Ever feel like the big tech companies don't really care about your user experience, or even try to make themselves useful to you anymore?

The irony is that every one of the big tech companies exactly became big tech companies by being extremely useful to everyone. Seriously. Your old aunt probably has Facebook. She probably has a Google account, and uses it daily for e-mails and cloud storage, probably without knowing much about how it works or what it is exactly. She probably has a Microsoft account and uses it daily on her Windows PC. But that's the beauty of these companies: they take something useful but otherwise complicated, and make it accessible to millions of people. This is what made them so big. It's also really what drives anybody to become a billionaire: can I scale this service up to service millions of customers, instead of doing it one by one? Think Amazon, Google, Microsoft and Apple.
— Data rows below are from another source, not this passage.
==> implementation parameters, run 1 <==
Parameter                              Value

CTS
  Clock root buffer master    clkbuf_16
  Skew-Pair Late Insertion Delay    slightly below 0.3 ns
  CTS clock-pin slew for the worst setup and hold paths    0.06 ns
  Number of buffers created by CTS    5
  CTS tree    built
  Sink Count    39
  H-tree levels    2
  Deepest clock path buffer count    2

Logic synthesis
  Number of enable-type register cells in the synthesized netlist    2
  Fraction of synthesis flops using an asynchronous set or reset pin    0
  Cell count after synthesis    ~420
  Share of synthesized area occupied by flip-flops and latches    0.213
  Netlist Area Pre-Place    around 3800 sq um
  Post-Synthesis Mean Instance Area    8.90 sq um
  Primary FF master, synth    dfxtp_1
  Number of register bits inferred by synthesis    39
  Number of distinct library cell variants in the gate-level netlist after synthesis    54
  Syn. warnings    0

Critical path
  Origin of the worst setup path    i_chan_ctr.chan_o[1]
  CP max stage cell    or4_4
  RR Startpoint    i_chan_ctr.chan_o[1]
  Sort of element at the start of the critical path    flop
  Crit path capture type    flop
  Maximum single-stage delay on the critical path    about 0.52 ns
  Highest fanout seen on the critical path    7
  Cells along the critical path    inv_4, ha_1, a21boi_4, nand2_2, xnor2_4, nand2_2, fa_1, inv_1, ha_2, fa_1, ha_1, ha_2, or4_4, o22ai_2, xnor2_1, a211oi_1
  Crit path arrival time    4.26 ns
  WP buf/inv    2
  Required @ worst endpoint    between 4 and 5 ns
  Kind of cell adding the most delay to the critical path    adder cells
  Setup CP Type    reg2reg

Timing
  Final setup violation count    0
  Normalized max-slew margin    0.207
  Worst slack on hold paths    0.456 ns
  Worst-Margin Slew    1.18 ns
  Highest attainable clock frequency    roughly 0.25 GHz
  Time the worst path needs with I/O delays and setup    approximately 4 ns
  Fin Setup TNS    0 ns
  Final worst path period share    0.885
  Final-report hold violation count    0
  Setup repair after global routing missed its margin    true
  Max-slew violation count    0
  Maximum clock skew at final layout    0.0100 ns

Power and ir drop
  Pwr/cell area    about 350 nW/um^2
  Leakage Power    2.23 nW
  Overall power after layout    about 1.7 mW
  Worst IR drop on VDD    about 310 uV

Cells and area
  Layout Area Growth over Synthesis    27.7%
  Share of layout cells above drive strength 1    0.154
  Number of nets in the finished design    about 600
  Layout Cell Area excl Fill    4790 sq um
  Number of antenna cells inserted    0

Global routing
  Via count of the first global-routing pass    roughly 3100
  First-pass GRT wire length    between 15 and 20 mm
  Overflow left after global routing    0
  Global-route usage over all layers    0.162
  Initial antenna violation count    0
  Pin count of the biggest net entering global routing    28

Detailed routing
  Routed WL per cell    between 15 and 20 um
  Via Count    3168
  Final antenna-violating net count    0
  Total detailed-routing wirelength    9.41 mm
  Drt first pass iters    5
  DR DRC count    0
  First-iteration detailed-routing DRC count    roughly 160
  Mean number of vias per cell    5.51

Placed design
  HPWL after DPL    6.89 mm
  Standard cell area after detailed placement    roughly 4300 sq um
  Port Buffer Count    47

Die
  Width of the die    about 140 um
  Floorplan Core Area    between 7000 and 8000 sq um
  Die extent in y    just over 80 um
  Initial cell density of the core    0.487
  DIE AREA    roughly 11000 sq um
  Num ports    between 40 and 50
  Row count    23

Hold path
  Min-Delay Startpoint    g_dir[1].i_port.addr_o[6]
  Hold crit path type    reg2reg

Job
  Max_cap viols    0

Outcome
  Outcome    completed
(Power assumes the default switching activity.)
Now, sadly, these companies seem to have reached a point where, instead of focusing on being useful and helpful to their customers, they have started throwing up roadblocks whenever you want to download an app, navigate a website or share something with your friends.

You try to navigate a site, and they throw up ads or pop-ups about how you need to accept their new terms of service. Okay? Leave it at the bottom, instead of blocking my whole view with something that nobody reads anyway. Other sites do it the right way, when they say "by continuing to use, you agree to X". Simple, fine, now get out of the way.

Google even does this when you're not logged in, such as if you dare do a Google search in an incognito window. Who are they asking to accept terms, if there's not even anyone logged in?

Microsoft are the worst. You can barely get to use your old Skype username to log in, without converting it to a full-on Microsoft account, with all the horrors that that involves. And forget about making a local login account for your laptop. You can actually risk being locked out of your PC if you don't have Wi-Fi while trying to unlock your laptop using your Microsoft account. What the hell is that about? Let me into my freaking PC. Having a local user password for logging in used to be the norm, but now we all need to be part of the awful Microsoft tangled web of services and logins.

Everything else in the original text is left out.